Une œuvre invisible, inodore, impalpable, bref inexistante. Enfin, pas tout à fait. Après avoir essuyé un paquet de critiques dans la presse italienne, Salavator Garau s’est expliqué. Voilà comment il perçoit son œuvre intitulée « Io sono » (Je suis):
« Je n’ai pas vendu un ‘rien’, mais un vide. Ce n’est rien d’autre qu’un espace plein d’énergie. Si nous le vidons et qu’il ne reste rien, selon le principe d’incertitude d’Heisenberg (un concept de la mécanique quantique), ce vide a un poids. Il se condense et se transforme en particules, et se fond ainsi en nous. »

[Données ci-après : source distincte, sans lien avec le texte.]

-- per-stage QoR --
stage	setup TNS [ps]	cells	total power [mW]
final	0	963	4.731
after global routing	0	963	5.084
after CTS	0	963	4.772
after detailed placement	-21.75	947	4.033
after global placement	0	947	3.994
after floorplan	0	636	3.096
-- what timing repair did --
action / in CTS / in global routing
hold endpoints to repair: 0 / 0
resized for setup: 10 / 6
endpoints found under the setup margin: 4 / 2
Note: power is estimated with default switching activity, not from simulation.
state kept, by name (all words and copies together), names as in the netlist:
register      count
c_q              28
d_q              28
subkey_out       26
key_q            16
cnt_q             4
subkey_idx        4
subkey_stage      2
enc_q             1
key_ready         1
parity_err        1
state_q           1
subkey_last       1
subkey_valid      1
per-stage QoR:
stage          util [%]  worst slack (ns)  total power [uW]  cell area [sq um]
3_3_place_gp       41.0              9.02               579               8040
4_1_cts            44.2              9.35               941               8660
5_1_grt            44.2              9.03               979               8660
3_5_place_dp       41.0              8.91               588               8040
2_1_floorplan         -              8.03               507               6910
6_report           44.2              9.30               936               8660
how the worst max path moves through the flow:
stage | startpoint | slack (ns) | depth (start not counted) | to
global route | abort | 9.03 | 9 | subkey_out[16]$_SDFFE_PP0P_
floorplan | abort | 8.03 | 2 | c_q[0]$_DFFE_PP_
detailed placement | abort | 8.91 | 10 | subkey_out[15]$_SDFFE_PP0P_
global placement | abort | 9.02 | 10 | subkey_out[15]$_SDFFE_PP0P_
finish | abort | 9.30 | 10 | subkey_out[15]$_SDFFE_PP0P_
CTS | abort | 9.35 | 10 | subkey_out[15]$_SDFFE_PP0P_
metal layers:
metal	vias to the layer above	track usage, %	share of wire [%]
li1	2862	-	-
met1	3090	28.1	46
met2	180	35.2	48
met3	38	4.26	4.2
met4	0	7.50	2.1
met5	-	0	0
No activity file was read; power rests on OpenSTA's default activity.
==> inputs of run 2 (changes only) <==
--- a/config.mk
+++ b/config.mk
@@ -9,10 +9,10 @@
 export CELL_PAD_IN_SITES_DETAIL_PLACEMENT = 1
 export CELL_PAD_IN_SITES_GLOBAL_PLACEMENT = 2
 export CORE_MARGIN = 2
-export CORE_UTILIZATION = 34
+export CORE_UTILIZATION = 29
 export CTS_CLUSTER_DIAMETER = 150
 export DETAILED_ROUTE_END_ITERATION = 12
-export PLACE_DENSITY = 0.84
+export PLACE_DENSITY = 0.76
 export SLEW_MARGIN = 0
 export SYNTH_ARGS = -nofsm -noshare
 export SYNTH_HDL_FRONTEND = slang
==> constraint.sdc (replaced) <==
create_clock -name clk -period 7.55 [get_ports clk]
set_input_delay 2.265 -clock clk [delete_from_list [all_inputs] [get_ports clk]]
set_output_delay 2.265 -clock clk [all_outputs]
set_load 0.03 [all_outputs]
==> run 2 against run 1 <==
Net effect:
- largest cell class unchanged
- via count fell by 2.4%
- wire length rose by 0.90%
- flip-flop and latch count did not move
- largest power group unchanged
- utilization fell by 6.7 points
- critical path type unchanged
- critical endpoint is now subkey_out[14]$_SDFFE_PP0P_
==> src/rtl/mul_share_arbiter_if.sv <==
// mul_share_arbiter_if: request/response bus between NREQ client datapaths and the shared multiplier arbiter.
interface mul_share_arbiter_if #(
  parameter int NREQ = 4,
  parameter int IDW  = 2
);
  logic [NREQ-1:0]   req_valid;
  logic [NREQ-1:0]   req_ready;
  logic [4*NREQ-1:0] req_a;
  logic [4*NREQ-1:0] req_b;
  logic              rsp_valid;
  logic              rsp_ready;
  logic [7:0]        rsp_y;
  logic [IDW-1:0]    rsp_id;
  modport master (
    output req_valid, req_a, req_b, rsp_ready,
    input  req_ready, rsp_valid, rsp_y, rsp_id
  );
  modport slave (
    input  req_valid, req_a, req_b, rsp_ready,
    output req_ready, rsp_valid, rsp_y, rsp_id
  );
endinterface
--- src/rtl/err_compute_if.sv ---
// Command/status and A2D handshake bundle for err_compute.
// master: the error block itself; slave: sequencer/A2D side.
interface err_compute_if;
    logic        strt;
    logic [2:0]  chnnl;
    logic        a2d_strt;
    logic        cnv_cmplt;
    logic [11:0] res;
    logic [10:0] err_sat;
    logic        err_vld;
    logic        busy;

    modport master (
        input  strt,
        input  cnv_cmplt,
        input  res,
        output chnnl,
        output a2d_strt,
        output err_sat,
        output err_vld,
        output busy
    );

    modport slave (
        output strt,
        output cnv_cmplt,
        output res,
        input  chnnl,
        input  a2d_strt,
        input  err_sat,
        input  err_vld,
        input  busy
    );
endinterface

--- src/rtl/err_compute.sv ---
// Sweeps 8 IR channels through the A2D, forms a signed weighted sum
// and publishes it saturated to 11 bits with a one-clock valid pulse.
module err_compute #(
    parameter int SETTLE = 4
) (
    input  logic          clk,
    input  logic          rst_n,
    err_compute_if.master bus
);

    typedef enum logic [2:0] {
        S_IDLE,
        S_SETTLE,
        S_REQ,
        S_WAIT,
        S_DONE
    } state_t;

    localparam logic [7:0] CNT_LAST = 8'(SETTLE - 1);

    state_t             state;
    logic [7:0]         cnt;
    logic signed [16:0] acc;
    logic [2:0]         chnnl;
    logic               a2d_strt;
    logic [10:0]        err_sat;
    logic               err_vld;
    logic               busy;

    logic [16:0]        mag;
    logic signed [16:0] term;
    logic signed [16:0] acc_nxt;
    logic [10:0]        sat;

    // Weight is +/-2^(ch>>1): odd channels subtract.
    always_comb begin
        mag     = {5'b0, bus.res} << chnnl[2:1];
        term    = chnnl[0] ? -signed'(mag) : signed'(mag);
        acc_nxt = acc + term;
    end

    always_comb begin
        sat = acc_nxt[10:0];
        unique case (1'b1)
            (acc_nxt > 17'sd1023):  sat = 11'h3FF;
            (acc_nxt < -17'sd1024): sat = 11'h400;
            default:                sat = acc_nxt[10:0];
        endcase
    end

    always_ff @(posedge clk or negedge rst_n) begin
        if (!rst_n) begin
            state    <= S_IDLE;
            cnt      <= '0;
            acc      <= '0;
            chnnl    <= '0;
            a2d_strt <= 1'b0;
            err_sat  <= '0;
            err_vld  <= 1'b0;
            busy     <= 1'b0;
        end else begin
            a2d_strt <= 1'b0;
            err_vld  <= 1'b0;
            unique case (state)
                S_IDLE: begin
                    if (bus.strt) begin
                        acc   <= '0;
                        chnnl <= '0;
                        cnt   <= '0;
                        busy  <= 1'b1;
                        state <= S_SETTLE;
                    end
                end
                S_SETTLE: begin
                    cnt <= cnt + 8'd1;
                    if (cnt == CNT_LAST) begin
                        a2d_strt <= 1'b1;
                        state    <= S_REQ;
                    end
                end
                S_REQ: begin
                    state <= S_WAIT;
                end
                S_WAIT: begin
                    if (bus.cnv_cmplt) begin
                        acc <= acc_nxt;
                        if (chnnl == 3'd7) begin
                            // Saturate from the final sum so
                            // value and valid land together.
                            err_sat <= sat;
                            err_vld <= 1'b1;
                            state   <= S_DONE;
                        end else begin
                            chnnl <= chnnl + 3'd1;
                            cnt   <= '0;
                            state <= S_SETTLE;
                        end
                    end
                end
                S_DONE: begin
                    busy  <= 1'b0;
                    chnnl <= '0;
                    state <= S_IDLE;
                end
                default: begin
                    state <= S_IDLE;
                end
            endcase
        end
    end

    assign bus.chnnl    = chnnl;
    assign bus.a2d_strt = a2d_strt;
    assign bus.err_sat  = err_sat;
    assign bus.err_vld  = err_vld;
    assign bus.busy     = busy;

endmodule

--- src/flat_wrapper.sv ---
// flat-port wrapper written by rule: the top's interface ports become plain ports
module err_compute_flat 
#(
    parameter int SETTLE = 4
)
  (clk, rst_n, bus_strt, bus_cnv_cmplt, bus_res, bus_chnnl, bus_a2d_strt, bus_err_sat, bus_err_vld, bus_busy);
  err_compute_if bus_i ();
  input  logic clk;
  input  logic rst_n;
  input wire logic [$bits(bus_i.strt)-1:0] bus_strt;
  input wire logic [$bits(bus_i.cnv_cmplt)-1:0] bus_cnv_cmplt;
  input wire logic [$bits(bus_i.res)-1:0] bus_res;
  output wire logic [$bits(bus_i.chnnl)-1:0] bus_chnnl;
  output wire logic [$bits(bus_i.a2d_strt)-1:0] bus_a2d_strt;
  output wire logic [$bits(bus_i.err_sat)-1:0] bus_err_sat;
  output wire logic [$bits(bus_i.err_vld)-1:0] bus_err_vld;
  output wire logic [$bits(bus_i.busy)-1:0] bus_busy;
  assign bus_i.strt = bus_strt;
  assign bus_i.cnv_cmplt = bus_cnv_cmplt;
  assign bus_i.res = bus_res;
  assign bus_chnnl = bus_i.chnnl;
  assign bus_a2d_strt = bus_i.a2d_strt;
  assign bus_err_sat = bus_i.err_sat;
  assign bus_err_vld = bus_i.err_vld;
  assign bus_busy = bus_i.busy;
  err_compute #(.SETTLE(SETTLE)) u_core (.clk(clk), .rst_n(rst_n), .bus(bus_i));
endmodule
--- config.mk ---
export PLATFORM = sky130hd
export DESIGN_NAME = err_compute_flat
export DESIGN_NICKNAME = d
export VERILOG_FILES = /design/src/rtl/err_compute_if.sv /design/src/rtl/err_compute.sv /design/src/flat_wrapper.sv
export SDC_FILE = /design/constraint.sdc
export NUM_CORES = 1
export LEC_CHECK = 0
export BUFFER_PORTS_ARGS = -buffer_cell sky130_fd_sc_hd__buf_4
export CORE_MARGIN = 1.5
export CORE_UTILIZATION = 38
export CTS_CLUSTER_SIZE = 28
export DETAILED_ROUTE_END_ITERATION = 6
export GPL_TIMING_DRIVEN = 0
export PLACE_DENSITY = 0.66
export RECOVER_POWER = 25
export SETUP_SLACK_MARGIN = 0.2
export SLEW_MARGIN = 25
export SYNTH_ARGS = -nofsm -noshare
export SYNTH_HDL_FRONTEND = slang
export SYNTH_SLANG_ARGS = --single-unit
--- constraint.sdc ---
create_clock -name clk -period 6.1 [get_ports clk]
set_input_delay 0.61 -clock clk [delete_from_list [all_inputs] [get_ports clk]]
set_output_delay 0.61 -clock clk [all_outputs]
set_load 0.03 [all_outputs]
==> impl_metrics.tcl <==
set metrics [dict create \
    master_cell_of_the_clock_root_buffer "sky130_fd_sc_hd__clkbuf_8" \
    max_cap_viol_count 1 \
    grt_antenna_before_repair 0 \
    global_route_wire_length_before_repair_um 14400 \
    unrepaired_setup_endpoints_after_global_routing "no" \
    leakagePower_uw 0.00170 \
    run_status "finished with violations" \
    routed-via-count 3245 \
    layout-drive-gt1-share_pct 12.3 \
    grt_util_all_layers_pct 17.9 \
    grt_start_max_net_pins 46 \
    synth_seq_area_share_pct 32.0 \
    initial_core_util_pct 39.7 \
    synthToLayoutAreaGrowth_pct 14.0 \
    critical_path.reg2reg.startpoint "u_core.bus.chnnl[1]" \
    timing.critical_path.fanout_max 10 \
    syn-mean-instance-area_um2 8.43 \
    startpoint "u_core.bus.chnnl[1]" \
    drt-met1-wl_um 4090 \
    core_area_um2 8850 \
    whs_ns 0.504 \
    cts_buffers 5 \
    tightest_slew_ns 2.45 \
    place_congestion 0.844 \
    grt.overflow.total 0 \
    first_global_vias 2983 \
    drcViolationCount 0 \
    flops_latches_synth 45 \
    required_ns 6.27 \
    violations_in_the_final_reports "max-capacitance violations, max-slew violations" \
    setup_total_negative_slack_ns 0 \
    worstHoldStart "u_core.acc[16]" \
    critical_path.endpoint_type "register" \
    synth_edf_count 0 \
    drt_pre_antenna_iters 5 \
    dp_hpwl_um 6500 \
    timing.final.setup_violations 0 \
    power.ir.vdd_worst_mv 0.204 \
    avgRoutedWirePerCell_um 15.2 \
    cts_tree "built" \
    port_buffers 32 \
    cts.path.max_buffers 2 \
    syn-cell-area_um2 3520 \
    postCtsHoldBufs 0 \
    insertedDiodeCount 0 \
    cts-resized-gates 0 \
    final.period_utilization_pct 86.1 \
    fin_skew_ns 0.00620 \
    cts.sinks 45 \
    place_area_um2 3890 \
    placed_cells_incl_taps 557 \
    ys_types 62 \
    num_io_pins 33 \
    hold_viol 0 \
    yosysWarningCount 0 \
    syn_nets 454 \
    die_area_um2 9840 \
    worst_setup_path_start_kind "register" \
    max_freq_mhz 190 \
    synth_ff_type "sky130_fd_sc_hd__dfrtp_1" \
    final_cell_count_no_fill 565 \
    fin_total_pwr_uw 2370 \
    number_of_nets_in_the_layout 493 \
    max-slew-margin-rel_pct -63.4 \
    hp-class "register to register" \
    route.antenna.remaining_nets 0 \
    period_needed_ns 5.25 \
    clk-insertion-delay-late_ns 0.30 \
    clkTransAtPathRegs_ns 0.09 \
    synth_cells 417 \
    met3WireLength_um 296 \
    ys_async_sr_fraction_pct 100 \
    die-height_um 99.2 \
    worstSetupPathType "register to register" \
    wl_um 8580 \
    clock_tree.htree_level_count 2 \
    wl_met2_um 4020 \
    std_cell_rows 34 \
    drt_iter0_drc 174 \
    highest_layer "met4" \
    route.detailed.vias_per_inst 5.74 \
    final_area_um2 4010 \
    post_cts_buffers 0 \
    timing.final.max_slew_violations 46 \
    timing.critical_path.arrival_ns 5.42 \
    die-width_um 99.2 \
    power.density_cell_area_nw_per_um2 591 \
]
[power breakdown]
part | internal [µW] | switching [µW] | leakage [µW] | total (µW)
Sequential | 370 | 51.5 | 0.000544 | 422
Combinational | 674 | 1030 | 0.00109 | 1710
Clock | 133 | 107 | 0.0000574 | 241
Total | 1180 | 1190 | 0.00170 | 2370
[worst paths after layout]
kind	to	slack (ns)	cells after the start
hold reg to reg	u_core.acc[16]	0.50	2
hold / removal	u_core.acc[16]	0.50	2
min in group asynchronous	u_core.bus.err_sat[6]	1.05	1
max in group asynchronous	u_core.acc[10]	3.66	1
setup / recovery	u_core.bus.err_sat[9]	0.85	18
setup reg to reg	u_core.bus.err_sat[9]	0.85	18
[placed cells by master, fill, tap and decap left out, drive strengths merged, types with 6 or more instances in the layout]
| master | synthesis | routed |
|---|---|---|
| nand4 | 6 | 6 |
| dfrtp | 45 | 45 |
| o22ai | 12 | 12 |
| a21oi | 22 | 22 |
| o21ai | 53 | 53 |
| nor2b | 8 | 8 |
| nand3 | 9 | 9 |
| clkbuf | 15 | 22 |
| ha | 20 | 20 |
| xnor2 | 17 | 17 |
| inv | 14 | 14 |
| nand2b | 9 | 9 |
| or2 | 6 | 6 |
| mux2i | 11 | 11 |
| nand2 | 45 | 45 |
| buf | 6 | 37 |
| nor2 | 32 | 32 |
| a22o | 13 | 13 |
[per-layer routing]
| layer | up-vias | global-route usage (%) |
|---|---|---|
| li1 | 1609 | - |
| met1 | 1550 | 25.1 |
| met2 | 73 | 29.0 |
| met3 | 13 | 1.76 |
| met4 | 0 | 6.18 |
| met5 | - | 0 |
[through the flow]
step	setup WS, ns	utilization, %
2_1_floorplan	1.22	-
3_3_place_gp	0.751	44.0
3_5_place_dp	0.658	44.0
4_1_cts	0.855	45.3
5_1_grt	0.414	45.3
6_report	0.850	45.3
[final cells by class]
cell class                      count  area, µm²
Tap cell                          108        135
Timing Repair Buffer               32        236
Sequential cell                    45       1130
Buffer                             21       92.6
Clock inverter                      2       37.5
Fill cell                         871       4840
Inverter                           14       52.6
Clock buffer                        6       82.6
Multi-Input combinational cell    337       2240
[state kept, by name, indices dropped and copies added (netlist names)]
signal               flops
u_core.bus.a2d_strt      1
u_core.bus.err_sat      11
u_core.state             3
u_core.cnt               8
u_core.acc              17
u_core.bus.chnnl         3
u_core.bus.busy          1
u_core.bus.err_vld       1
[kinds of logic after synthesis]
group                    count (synthesis)  synth area share, %
adder cells (fa/ha/maj)                 21                 7.69
flip-flops                              45                 32.0
AO/OA/AOI/OAI                          142                 27.2
XOR/XNOR                                22                 5.94
multiplexers                            12                 3.45
buffers and inverters                   35                 4.13
AND/OR/NAND/NOR                        140                 19.6
[Yosys cell counts (all sizes together) (2+ instances only)]
library cell	instances	area (µm²)
or2	6	37.5
inv	14	52.6
a21o	5	37.5
a22o	13	114
o311ai	2	17.5
o22ai	12	88.8
xor2	4	35.0
buf	6	36.3
dfrtp	45	1130
o211ai	3	22.5
o21ai	53	265
a2111oi	3	46.3
ha	20	250
a21oi	22	110
and3	5	31.3
nor2b	8	50.1
nor2	32	120
a41oi	2	36.3
clkbuf	15	56.3
a211oi	5	37.5
o31ai	5	37.5
mux2i	11	110
nand4b	2	17.5
o21a	2	15.0
nand2b	9	56.3
nand2	45	169
nand3	9	50.1
o31a	2	17.5
xnor2	17	149
a31oi	2	12.5
nor3	5	25.0
nand4	6	37.5
a211o	4	35.0
and2	4	25.0
or3	3	18.8
[worst max-delay path, cell delays in order (launching register included)]
cell                       delay [ns]
sky130_fd_sc_hd__dfrtp_1         0.39
sky130_fd_sc_hd__buf_6           0.14
sky130_fd_sc_hd__buf_2           0.22
sky130_fd_sc_hd__buf_1           0.39
sky130_fd_sc_hd__mux2i_1         0.27
sky130_fd_sc_hd__or2_2           0.15
sky130_fd_sc_hd__ha_1            0.19
sky130_fd_sc_hd__nand2b_1        0.10
sky130_fd_sc_hd__o31ai_1         0.30
sky130_fd_sc_hd__xnor2_1         0.16
sky130_fd_sc_hd__ha_1            0.30
sky130_fd_sc_hd__clkbuf_1        0.30
sky130_fd_sc_hd__a21oi_1         0.15
sky130_fd_sc_hd__o21ai_0         0.39
sky130_fd_sc_hd__nor3_1          0.10
sky130_fd_sc_hd__a211o_1         0.35
sky130_fd_sc_hd__or4b_2          0.73
sky130_fd_sc_hd__o22ai_4         0.32
sky130_fd_sc_hd__o22ai_1         0.15
No activity file was read; power rests on OpenSTA's default activity.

Et il va même plus loin : pour exposer « Io Sono », il faut que la galerie qui reçoive l’œuvre prévoie un espace de 150 cm sur 150 cm, afin de « concentrer la quantité de pensées sur un point, créant ainsi une sculpture qui prendra les formes les plus diverses… » Je me réjouis de voir débarquer la police chez moi en me disant que l’espace vide de mon salon est une contrefaçon de cette sculpture.
Vice de forme
Et l’artiste d’ajouter : « Après tout, ne sommes-nous pas en train de donner forme à un dieu que nous n’avons jamais vu ? » Philosophiquement, ça se tient. Physiquement, un peu moins, puisque si son œuvre nécessite un espace de 150 cm sur 150 cm, il s’agit d’une surface et non pas d’un volume. C’est un dessin, pas une sculpture. Je laisse les juristes en herbe voir s’il n’y a pas moyen de se faire de l’argent avec ça. Bref, « Io Sono », sculpture invisible de Salvatore Garau, a été vendue aux enchères cette semaine pour plus de 16’000 CHF. La personne qui l’a achetée est un génie, de l’art ou de l’arnaque, c’est comme vous voulez.